Nach einem Brand in Frankfurt am Main gab es Ende 2012 einen Vorstoß auf der Bauministerkonferenz mit dem Ziel, Deckenverkleidungen aus Styropor zu verbieten. Am Ende der Konferenz kam man jedoch zu der Feststellung, dass Wärmedämmverbundsysteme (WDVS) mit Polystyroldämmstoffen "ordnungsgemäß zertifiziert und bei der zulassungsentsprechenden Ausführung sicher sind". Ein Verbot war damit vom Tisch.

Allerdings lassen sich die Deckenplatten nur relativ schwierig wieder entfernen. Der Kleber verhärtet sich wie Beton und muss beim Entfernen von der Decke geschliffen werden. Aus diesem Grund ist das Anbringen von Deckenplatten aus Styropor bei einigen Vermietern verboten. Deshalb sollten Mieter vorab einen Blick in den Mietvertrag werfen oder sich direkt bei ihrem Vermieter erkundigen.

Deckenplatten aus Styropor leicht anzubringen und unschlagbar günstig

Styroporplatten sind der mit Abstand günstigste Weg, um eine Decke zu verzieren. Außerdem lasse sich die Platten sehr einfach anbringen, pflegen und reinigen. Mittlerweile müssen auch bei der Optik keine Abstriche mehr gemacht werden. So werden im Handel beispielsweise Styroporplatten angeboten, auf denen ein Relief, eine Gipsarbeit oder Holzschnitzerei nachgebildet ist. Zusätzlich kann die Decke noch mit Abschrägungen entlang der Kante verziert werden. Es gibt eine Vielzahl von Dekorationen, sodass diese für nahezu alle Räume genutzt werden können. Einzig im Badezimmer sollte auf Deckenplatten aus Styropor verzichtet werden. Aufgrund der hohen Luftfeuchtigkeit kann das Material aufschwemmen.

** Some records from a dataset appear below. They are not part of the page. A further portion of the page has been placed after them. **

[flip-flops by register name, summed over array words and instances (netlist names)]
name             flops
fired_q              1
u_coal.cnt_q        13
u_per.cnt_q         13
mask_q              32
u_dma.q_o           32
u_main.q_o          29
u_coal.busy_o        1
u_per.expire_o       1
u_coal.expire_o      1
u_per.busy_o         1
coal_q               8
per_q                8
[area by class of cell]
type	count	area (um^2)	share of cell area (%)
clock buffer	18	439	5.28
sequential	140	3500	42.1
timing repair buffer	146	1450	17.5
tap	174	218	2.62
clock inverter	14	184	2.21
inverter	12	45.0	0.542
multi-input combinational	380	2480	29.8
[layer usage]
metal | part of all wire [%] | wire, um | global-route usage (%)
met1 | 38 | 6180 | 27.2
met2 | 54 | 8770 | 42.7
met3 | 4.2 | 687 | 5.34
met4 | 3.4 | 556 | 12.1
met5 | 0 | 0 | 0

Vor dem Anbringen der Styroporplatten muss die Decke von alten Tapeten oder Platten befreit werden. Vorhandene Unebenheiten am besten mit Spachtelmasse ausgleichen. Kleinere Deckenrisse spielen keine Rolle, da diese ohnehin durch die Platte verdeckt werden. Mit einem Cuttermesser lassen sich die Platten problemlos auf die gewünschte Größe zuschneiden. Zur Verschönerung die Styroporplatten nach dem Verkleben und Trocknen noch mit der gewünschten Farbe streichen.